14、Incomplete extraction — During manual placental extraction, the clinician may note a small area where the placenta is very adherent to the uterus. This can usually be managed by slow persistent finger dissection to create a plane of separation at the maternal-placental interface. The plane of dissection is often partially through the placenta in these cases, which leaves some placenta adherent to the decidua and myometrium. This will not lead to postpartum hemorrhage as long as the uterus contracts well and there is no area of subinvolution at the site of the retained placental fragments. Curettage should be avoided, if possible, as the myometrium may be very thin at the point of adherence, thus increasing the risk of perforation. Curettage of the postpartum uterus also increases the risk of formation of intrauterine adhesions (Asherman syndrome).However, if placental tissue is retained and the patient is bleeding excessively, then curettage using a large blunt placental curette or aspiration is reasonable to remove the remaining placental tissue.

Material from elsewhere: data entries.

<file path="src/rtl/bitop_pkg.sv">
// Shared definitions for the bitop_pipe datapath: operation codes and the
// width of the delivered-result counter.
package bitop_pkg;

  typedef enum logic [1:0] {
    OP_NOT = 2'd0,
    OP_AND = 2'd1,
    OP_OR  = 2'd2,
    OP_XOR = 2'd3
  } op_e;

  localparam int XFER_CNT_W = 16;

endpackage : bitop_pkg

</file>
<file path="src/rtl/bitop_stage.sv">
// One register stage of the bitop pipe: a valid bit and a data word that load
// from upstream whenever the downstream chain allows, and hold otherwise.
module bitop_stage
  import bitop_pkg::*;
#(
  parameter int WIDTH = 8
) (
  input  logic             clk,
  input  logic             rst,
  input  logic             up_valid,
  input  logic [WIDTH-1:0] up_data,
  input  logic             can_load,
  output logic             v,
  output logic [WIDTH-1:0] d
);

  logic             v_q, v_d;
  logic [WIDTH-1:0] d_q, d_d;

  // NOTE: hold values are assigned first so every path writes v_d/d_d and no latch is inferred.
  always_comb begin
    v_d = v_q;
    d_d = d_q;
    if (can_load) begin
      v_d = up_valid;
      d_d = up_data;
    end
  end

  // NOTE: non-blocking assignments keep all stages updating from the same pre-edge values.
  // NOTE: the data word is reset too so out_data reads zero straight after reset.
  always_ff @(posedge clk) begin
    if (rst) begin
      v_q <= 1'b0;
      d_q <= '0;
    end else begin
      v_q <= v_d;
      d_q <= d_d;
    end
  end

  assign v = v_q;
  assign d = d_q;

endmodule : bitop_stage

</file>
<file path="src/rtl/bitop_pipe.sv">
// WIDTH-bit NOT/AND/OR/XOR unit followed by a DEPTH-stage valid/ready pipe
// with full throughput, backpressure and a wrapping delivery counter.
module bitop_pipe
  import bitop_pkg::*;
#(
  parameter int WIDTH = 8,
  parameter int DEPTH = 2
) (
  input  logic                  clk,
  input  logic                  rst,
  input  logic                  in_valid,
  output logic                  in_ready,
  input  logic [WIDTH-1:0]      in_data,
  input  logic [WIDTH-1:0]      in_mask,
  input  logic [1:0]            in_op,
  output logic                  out_valid,
  input  logic                  out_ready,
  output logic [WIDTH-1:0]      out_data,
  output logic [XFER_CNT_W-1:0] xfer_count
);

  op_e              op;
  logic [WIDTH-1:0] op_result;
  logic [DEPTH-1:0] v_w;
  logic [DEPTH-1:0] can_load;
  logic [WIDTH-1:0] d_w [DEPTH];

  logic [XFER_CNT_W-1:0] xfer_count_q, xfer_count_d;

  assign op = op_e'(in_op);

  always_comb begin
    op_result = '0;
    unique case (op)
      OP_NOT: op_result = ~in_data;
      OP_AND: op_result = in_data & in_mask;
      OP_OR:  op_result = in_data | in_mask;
      OP_XOR: op_result = in_data ^ in_mask;
      default: op_result = '0;
    endcase
  end

  // A stage may load if it is empty or its contents move on this cycle; the
  // chain runs combinationally from out_ready back to in_ready (no skid buffer).
  always_comb begin
    can_load = '0;
    can_load[DEPTH-1] = !v_w[DEPTH-1] || out_ready;
    for (int k = DEPTH - 2; k >= 0; k--) begin
      can_load[k] = !v_w[k] || can_load[k+1];
    end
  end

  for (genvar k = 0; k < DEPTH; k++) begin : g_stage
    if (k == 0) begin : g_first
      bitop_stage #(.WIDTH(WIDTH)) u_stage (
        .clk      (clk),
        .rst      (rst),
        .up_valid (in_valid),
        .up_data  (op_result),
        .can_load (can_load[k]),
        .v        (v_w[k]),
        .d        (d_w[k])
      );
    end else begin : g_rest
      bitop_stage #(.WIDTH(WIDTH)) u_stage (
        .clk      (clk),
        .rst      (rst),
        .up_valid (v_w[k-1]),
        .up_data  (d_w[k-1]),
        .can_load (can_load[k]),
        .v        (v_w[k]),
        .d        (d_w[k])
      );
    end
  end

  always_comb begin
    xfer_count_d = xfer_count_q;
    if (out_valid && out_ready) begin
      xfer_count_d = xfer_count_q + XFER_CNT_W'(1);
    end
  end

  always_ff @(posedge clk) begin
    if (rst) begin
      xfer_count_q <= '0;
    end else begin
      xfer_count_q <= xfer_count_d;
    end
  end

  assign in_ready   = can_load[0];
  assign out_valid  = v_w[DEPTH-1];
  assign out_data   = d_w[DEPTH-1];
  assign xfer_count = xfer_count_q;

endmodule : bitop_pipe

</file>
<file path="config.mk">
export PLATFORM = sky130hd
export DESIGN_NAME = bitop_pipe
export DESIGN_NICKNAME = d
export VERILOG_FILES = /design/src/rtl/bitop_pkg.sv /design/src/rtl/bitop_stage.sv /design/src/rtl/bitop_pipe.sv
export SDC_FILE = /design/constraint.sdc
export NUM_CORES = 1
export LEC_CHECK = 0
export ABC_AREA = 1
export ABC_CLOCK_PERIOD_IN_PS = 2600
export CORE_MARGIN = 2
export CORE_UTILIZATION = 31
export CTS_BUF_LIST = sky130_fd_sc_hd__clkbuf_2
export CTS_CLUSTER_DIAMETER = 40
export DETAILED_ROUTE_END_ITERATION = 8
export HOLD_SLACK_MARGIN = 0.05
export PLACE_DENSITY = 0.55
export SLEW_MARGIN = 20
export SYNTH_ARGS = -nofsm -noshare
export SYNTH_HDL_FRONTEND = slang
export SYNTH_SLANG_ARGS = --single-unit
</file>
<file path="constraint.sdc">
create_clock -name clk -period 2.6 [get_ports clk]
set_input_delay 0.52 -clock clk [delete_from_list [all_inputs] [get_ports clk]]
set_output_delay 0.52 -clock clk [all_outputs]
set_load 0.02 [all_outputs]
</file>
==> PnR_summary.wiki, run 1 <==
{| class="wikitable"
! Metric !! Value
|-
| Fraction of the yosys area taken by sequential cells || 0.353
|-
| Startpoint types || primary input
|-
| Synthesis Warnings || 0
|-
| Fraction of synthesis flops using an asynchronous set or reset pin || 0
|-
| Post-layout minimum cycle time || 2340 ps
|-
| Clk buf depth || 2
|-
| Maximum capacitance violations || 0
|-
| Detailed-route vias per instance || 4.45
|-
| Launch instance of the worst register-to-register path || xfer_count[1]$_SDFFE_PP0P_
|-
| Top-level I/O count || 48
|-
| Seq pwr share || 0.525
|-
| DP Worst Slack || 241 ps
|-
| Sw frac || 0.248
|-
| CTS Buf Count || 5
|-
| Routed via count || 1,756
|-
| Number of DRC violations after detailed routing || 0
|-
| Netlist area before placement || 1930 um2
|-
| Die outline area || 6870 um2
|-
| Upper clock frequency limit || 0.428 GHz
|-
| Final TNS setup || 0 ps
|-
| Chip Width || 82.9 um
|-
| Final setup slack of the worst path || 262 ps
|-
| Post-CTS sizing || 0
|-
| Most frequent cell after synthesis || sky130_fd_sc_hd__inv_1
|-
| Wire length of the first global-routing pass || 6550 um
|-
| Max stage delay cell, worst path || sky130_fd_sc_hd__clkdlybuf4s50_1
|-
| Status || finished, final reports clean
|-
| Proportion of layout cells with a drive suffix above 1 || 0.0719
|-
| Post-DR wirelength/cell || 9.72 um
|-
| Setup repair after global routing missed its margin || no
|-
| Number of distinct standard cells referenced by the synthesized netlist || 26
|-
| Port-buffer cells || 47
|-
| Worst vdd rail ir drop || 0.189 mV
|-
| Final count of hold timing violations || 0
|-
| Latest clock arrival within the worst-skew pair || 360 ps
|-
| Endpoint kind of the worst setup timing path || output port
|-
| Primary flip-flop cell chosen by synthesis mapping || sky130_fd_sc_hd__dfxtp_1
|-
| Share of the core filled with cells || 0.420
|-
| Gpl congestion || 0.758
|-
| Delay of the slowest critical-path stage || 620 ps
|-
| Fraction of power consumed by combinational cells || 0.151
|-
| Number of cells in the design after placement || 387
|-
| Fraction of synthesized cell area taken by the top area cell type || 0.353
|-
| Count of flip-flops with a built-in enable after synthesis || 0
|-
| Via count of the first global-routing pass || 1,545
|-
| Synthesized netlist net count || 313
|-
| Antenna violations before repair || 0
|-
| Max-slew violations || 0
|-
| Maximum number of pins on one net before global-route repair || 18
|-
| Core footprint || 5960 um2
|-
| HPWL after detailed placement || 3070 um
|-
| Starting density of the core || 0.324
|-
| Leakage power total || 1.13 nW
|-
| Post-Synthesis Mean Instance Area || 7.05 um2
|-
| Post-CTS clock slew at the launch and capture registers of the worst setup and hold paths || 160 ps
|-
| Final Cycle Share || 0.899
|-
| Worst max-slew margin expressed relative to the limit || 0.733
|-
| Hold wc startpoint || g_stage[0].g_first.u_stage.v$_SDFFE_PP0P_
|-
| Count of buffers added by post-CTS timing repair for setup || 0
|-
| Series of cell instances along the critical path || clkdlybuf4s50_1 -> nor2_1 -> nand2_1 -> clkdlybuf4s50_1
|-
| Clk pwr share || 0.324
|-
| Worst Path Class, Setup || in -> out
|-
| Internal power || 0.795 mW
|-
| Area growth from synthesis to layout || 29.6%
|-
| Final net count || 358
|-
| DRC violation total after the first TritonRoute iteration || 56
|-
| Gate count of the mapped netlist || 274
|-
| Largest area contributor in the netlist || sky130_fd_sc_hd__dfxtp_1
|-
| Cell Rows || 28
|-
| Cell at the root of the clock tree || sky130_fd_sc_hd__clkbuf_2
|-
| Die Height || 82.9 um
|-
| Leftover overflow at the end of global routing || 0
|-
| Switching pwr || 0.262 mW
|-
| Class of the tightest hold or removal check || reg -> reg
|-
| Startpoint of the worst setup timing path || out_ready
|-
| Number of buffers inserted by hold repair at cts || 0
|-
| Number of H-tree levels || 2
|-
| Maximum fanout encountered on the critical timing path || 2
|-
| Cell types with the largest area share after synthesis || sky130_fd_sc_hd__dfxtp_1, sky130_fd_sc_hd__ha_1, sky130_fd_sc_hd__o21ai_0, sky130_fd_sc_hd__inv_1, sky130_fd_sc_hd__nand2_1
|-
| CTS tree || done
|-
| Worst slew pin tran || 399 ps
|-
| Routed wire length || 3840 um
|-
| Commonest cells in the netlist || sky130_fd_sc_hd__inv_1, sky130_fd_sc_hd__nand2_1, sky130_fd_sc_hd__nor2_1
|-
| Fin cells || 395
|-
| Data arrival time of the worst path || 1820 ps
|-
| Setup violators final || 0
|-
| Antenna Violating Nets Remaining || 0
|-
| Data required time of the worst path || 2080 ps
|-
| N_diodes || 0
|-
| Number of clock sinks seen by CTS || 34
|-
| Most used cell, CP || sky130_fd_sc_hd__clkdlybuf4s50_1
|-
| Total of flip-flops plus latches after synthesis || 34
|-
| Fin Clk Skew || 19.3 ps
|-
| Total GRT Usage || 0.112
|-
| Power density over the cells || 423 nW/um2
|-
| Total iterations of the first detailed-routing run || 4
|}
## state kept, by name, summed over array words and instances, names as in the netlist
register,flops
xfer_count,16
g_stage.g_first.u_stage.d,8
g_stage.g_rest.u_stage.d,8
g_stage.g_first.u_stage.v,1
g_stage.g_rest.u_stage.v,1
## worst max-delay path: cells and delay by family
family	cells	cell delay, ps
AND/OR/NAND/NOR	2	190
buffers and inverters	2	1110
## logic make-up after synthesis
| logic type | share of synthesized area |
|---|---|
| DFF | 0.353 |
| buffers and inverters | 0.135 |
| and+or+nand+nor | 0.231 |
| adders and majority gates | 0.110 |
| AOI/OAI and AO/OA | 0.170 |
## power by group through the flow
stage | registers, mW | clock network (mW) | logic (mW)
after floorplan | 0.567 | 0 | 0.0944
after CTS | 0.556 | 0.362 | 0.163
after global routing | 0.560 | 0.386 | 0.183
final | 0.555 | 0.342 | 0.160
after detailed placement | 0.567 | 0 | 0.162
after global placement | 0.567 | 0 | 0.160
## layer usage
metal / global-route usage / vias up / routed length [um]
li1: - / 958 / -
met1: 0.129 / 751 / 1810
met2: 0.192 / 41 / 1770
met3: 0.0358 / 6 / 201
met4: 0.0462 / 0 / 59
met5: 0 / - / 0
## layout make-up
class,count,area [um2]
Clock buffer,7,35.0
Multi-Input combinational cell,181,988
Fill cell,663,3450
Timing Repair Buffer,51,500
Inverter,46,173
Clock inverter,1,30.0
Sequential cell,34,681
Tap cell,75,93.8
## metrics by stage
stage / hold WS, ps / total power [mW] / area (um2)
floorplan: 441 / 0.662 / 1930
global placement: 452 / 0.727 / 2440
detailed placement: 458 / 0.729 / 2440
CTS: 496 / 1.08 / 2500
global route: 519 / 1.13 / 2500
finish: 490 / 1.06 / 2500
## final timing paths
check | slack, ps | depth (start not counted) | to
worst min register to register | 490 | 2 | g_stage[1].g_rest.u_stage.v$_SDFFE_PP0P_
worst min-delay path | 490 | 2 | g_stage[1].g_rest.u_stage.v$_SDFFE_PP0P_
worst max register to register | 1160 | 7 | xfer_count[10]$_SDFFE_PP0P_
worst max-delay path | 260 | 4 | in_ready
## placed cells by master (no fill, tap or decap)
| cell | n |
|---|---|
| sky130_fd_sc_hd__ha_1 | 17 |
| sky130_fd_sc_hd__o21ai_0 | 35 |
| sky130_fd_sc_hd__o21bai_1 | 1 |
| sky130_fd_sc_hd__nand2_2 | 3 |
| sky130_fd_sc_hd__nor3_4 | 1 |
| sky130_fd_sc_hd__nand3_2 | 3 |
| sky130_fd_sc_hd__and3_1 | 2 |
| sky130_fd_sc_hd__o21ai_1 | 2 |
| sky130_fd_sc_hd__inv_1 | 44 |
| sky130_fd_sc_hd__o21a_1 | 1 |
| sky130_fd_sc_hd__inv_2 | 2 |
| sky130_fd_sc_hd__bufinv_16 | 1 |
| sky130_fd_sc_hd__buf_4 | 4 |
| sky130_fd_sc_hd__clkdlybuf4s50_1 | 47 |
| sky130_fd_sc_hd__nor3_1 | 3 |
| sky130_fd_sc_hd__nand2_1 | 39 |
| sky130_fd_sc_hd__a31oi_1 | 1 |
| sky130_fd_sc_hd__nor2_4 | 1 |
| sky130_fd_sc_hd__nand4_1 | 2 |
| sky130_fd_sc_hd__a21oi_1 | 23 |
| sky130_fd_sc_hd__dfxtp_1 | 34 |
| sky130_fd_sc_hd__nor2_1 | 38 |
| sky130_fd_sc_hd__nand3_1 | 7 |
| sky130_fd_sc_hd__nor2_2 | 1 |
| sky130_fd_sc_hd__o211ai_1 | 1 |
| sky130_fd_sc_hd__clkbuf_2 | 7 |
Power figures use the tool's default switching activity.
==> run 2, diff against run 1 <==
--- a/config.mk
+++ b/config.mk
@@ -8,12 +8,13 @@
 export ABC_AREA = 1
 export ABC_CLOCK_PERIOD_IN_PS = 2600
 export CORE_MARGIN = 2
-export CORE_UTILIZATION = 31
+export CORE_UTILIZATION = 55
 export CTS_BUF_LIST = sky130_fd_sc_hd__clkbuf_2
 export CTS_CLUSTER_DIAMETER = 40
+export CTS_CLUSTER_SIZE = 10
 export DETAILED_ROUTE_END_ITERATION = 8
 export HOLD_SLACK_MARGIN = 0.05
-export PLACE_DENSITY = 0.55
+export PLACE_DENSITY = 0.91
 export SLEW_MARGIN = 20
 export SYNTH_ARGS = -nofsm -noshare
 export SYNTH_HDL_FRONTEND = slang
==> PnR_summary.wiki, run 2 (synthesized netlist as in run 1, its figures left out) <==
{| class="wikitable"
! Metric !! Value
|-
| Status || finished, final reports clean
|-
| Total GRT Usage || 0.227
|-
| Startpoint types || primary input
|-
| Fraction of power consumed by combinational cells || 0.170
|-
| Proportion of layout cells with a drive suffix above 1 || 0.0688
|-
| Maximum fanout encountered on the critical timing path || 2
|-
| Leading cell types in the layout, fill and taps excluded || sky130_fd_sc_hd__clkdlybuf4s50_1, sky130_fd_sc_hd__inv_1, sky130_fd_sc_hd__nand2_1, sky130_fd_sc_hd__nor2_1, sky130_fd_sc_hd__o21ai_0
|-
| Number of H-tree levels || 2
|-
| Worst hold slack || 497 ps
|-
| Antenna Violating Nets Remaining || 0
|-
| Delay of the slowest critical-path stage || 620 ps
|-
| Setup violators final || 0
|-
| Via count of the first global-routing pass || 1,713
|-
| Wire length of the first global-routing pass || 7170 um
|-
| Latest clock arrival within the worst-skew pair || 390 ps
|-
| Cell at the root of the clock tree || sky130_fd_sc_hd__clkbuf_2
|-
| Die Height || 63.2 um
|-
| Count of buffers added by post-CTS timing repair for setup || 0
|-
| Detailed-route vias per instance || 5.01
|-
| Number of clock sinks seen by CTS || 34
|-
| CTS tree || done
|-
| Switching pwr || 0.275 mW
|-
| Seq pwr share || 0.577
|-
| Post-DR wirelength/cell || 11.1 um
|-
| Series of cell instances along the critical path || clkdlybuf4s50_1 -> nor2_1 -> nand2_1 -> clkdlybuf4s50_1
|-
| Worst Path Class, Setup || in -> out
|-
| Worst vdd rail ir drop || 0.221 mV
|-
| N_diodes || 0
|-
| Clk buf depth || 2
|-
| Endpoint kind of the worst setup timing path || output port
|-
| Power density over the cells || 396 nW/um2
|-
| DRC violation total after the first TritonRoute iteration || 134
|-
| Port-buffer cells || 47
|-
| Area growth from synthesis to layout || 26.3%
|-
| Most used cell, CP || sky130_fd_sc_hd__clkdlybuf4s50_1
|-
| Max-slew violations || 0
|-
| Routed via count || 1,832
|-
| Most common cell after layout, fill and taps aside || sky130_fd_sc_hd__clkdlybuf4s50_1
|-
| Final count of hold timing violations || 0
|-
| Max stage delay cell, worst path || sky130_fd_sc_hd__clkdlybuf4s50_1
|-
| Setup repair after global routing missed its margin || no
|-
| Final TNS setup || 0 ps
|-
| Final net count || 358
|-
| Core footprint || 3360 um2
|-
| Sw frac || 0.285
|-
| Total iterations of the first detailed-routing run || 4
|-
| Number of DRC violations after detailed routing || 0
|-
| CTS Buf Count || 5
|-
| Routed wire length || 4070 um
|-
| Leftover overflow at the end of global routing || 0
|-
| Final Cycle Share || 0.892
|-
| Largest register FFs || 16
|-
| Post-layout minimum cycle time || 2320 ps
|-
| Class of the tightest hold or removal check || reg -> reg
|-
| Worst slew pin tran || 417 ps
|-
| Antenna violations before repair || 0
|-
| Chip Width || 63.2 um
|-
| Number of buffers inserted by hold repair at cts || 0
|-
| Maximum number of pins on one net before global-route repair || 20
|-
| Post-CTS clock slew at the launch and capture registers of the worst setup and hold paths || 160 ps
|-
| Clk pwr share || 0.253
|-
| Top-level I/O count || 48
|-
| Gpl congestion || 0.785
|-
| Upper clock frequency limit || 0.431 GHz
|-
| Cell Rows || 21
|-
| Internal power || 0.690 mW
|-
| Fin Clk Skew || 12.0 ps
|-
| Die outline area || 4000 um2
|-
| Worst max-slew margin expressed relative to the limit || 0.721
|-
| Data required time of the worst path || 2080 ps
|-
| Data arrival time of the worst path || 1800 ps
|-
| Post-CTS sizing || 0
|-
| Leakage power total || 1.12 nW
|-
| Starting density of the core || 0.574
|-
| Maximum capacitance violations || 0
|-
| HPWL after detailed placement || 3160 um
|}
[run 2: cell count changes in the layout (fill, tap and decap cells not counted)]
cell	previous run	this run
sky130_fd_sc_hd__clkinv_2	0	1
sky130_fd_sc_hd__clkinv_1	0	1
sky130_fd_sc_hd__bufinv_16	1	0
sky130_fd_sc_hd__clkbuf_2	7	6
[run 2: power by group through the flow]
stage	Sequential (mW)	Clock (mW)	Combinational, mW
3_5_place_dp	0.568	0	0.164
3_3_place_gp	0.567	0	0.157
4_1_cts	0.557	0.247	0.164
2_1_floorplan	0.567	0	0.0944
5_1_grt	0.560	0.269	0.184
6_report	0.557	0.244	0.164
[run 2: final timing paths]
check	start	end	slack, ps	cells past startpoint
min reg2reg	g_stage[1].g_rest.u_stage.d[3]$_SDFFE_PP0P_	g_stage[1].g_rest.u_stage.d[3]$_SDFFE_PP0P_	500	2
max reg2reg	xfer_count[1]$_SDFFE_PP0P_	xfer_count[14]$_SDFFE_PP0P_	1170	7
max	out_ready	in_ready	280	4
min	g_stage[1].g_rest.u_stage.d[3]$_SDFFE_PP0P_	g_stage[1].g_rest.u_stage.d[3]$_SDFFE_PP0P_	500	2
[run 2: worst max-delay path, delay by kind of cell]
family	cells	cell delay (ps)
and+or+nand+nor	2	160
buffers and inverters	2	1120
[run 2: through the flow]
step / power (mW) / utilization / area (um2) / setup slack (ps) / instances
floorplan: 0.662 / - / 1930 / 1120 / 274
global placement: 0.724 / 0.714 / 2400 / 253 / 358
detailed placement: 0.732 / 0.714 / 2400 / 272 / 358
CTS: 0.968 / 0.725 / 2440 / 261 / 366
global route: 1.01 / 0.725 / 2440 / 236 / 366
finish: 0.965 / 0.725 / 2440 / 280 / 366
[run 2: layout make-up]
| cell class | instances | area [um2] |
|---|---|---|
| repair buffers | 51 | 500 |
| inverters | 46 | 173 |
| fillers | 300 | 925 |
| multi-input cells | 181 | 988 |
| clock inverters | 2 | 8.76 |
| clock buffers | 6 | 30.0 |
| flip-flops and latches | 34 | 681 |
| well taps | 46 | 57.6 |
[run 2: routing by layer]
layer  part of all wire  GRT usage
met1               0.46      0.264
met2               0.47      0.394
met3              0.049     0.0643
met4              0.018     0.0842
met5                  0          0
==> run 3, diff against run 2 <==
--- a/config.mk
+++ b/config.mk
@@ -19,3 +19,4 @@
 export SYNTH_ARGS = -nofsm -noshare
 export SYNTH_HDL_FRONTEND = slang
 export SYNTH_SLANG_ARGS = --single-unit
+export TNS_END_PERCENT = 50
==> results of run 3 <==
Same layout as run 2: the final DEF is identical, and so are final timing and power.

15、Unexpected placenta accreta spectrum — Rarely, the placenta accreta spectrum is first recognized at the time of manual removal of the placenta. In these cases, there is no plane of dissection between the uterus and placenta and, almost invariably, attempts at manual removal lead to life-threatening hemorrhage. We suggest administration of uterotonic drugs and preparation for hysterectomy, which is the definitive therapy.
16、Unproven and ineffective approaches — There is no high-quality evidence that any pharmacologic therapy is effective for expulsion of placenta adherens in patients who have been managed with parenteral oxytocin and cord traction as part of active management of the third stage of labor .
It has been hypothesized that administration of an additional uterotonic drug may be effective in this setting, in part because placenta adherens appears to result from contractile failure in the retroplacental area. Although ergot derivatives cause the uterus to contract, limited evidence suggests these drugs are no more effective than oxytocin alone . Furthermore, a powerful, continuous uterine contraction makes subsequent manual extraction more difficult.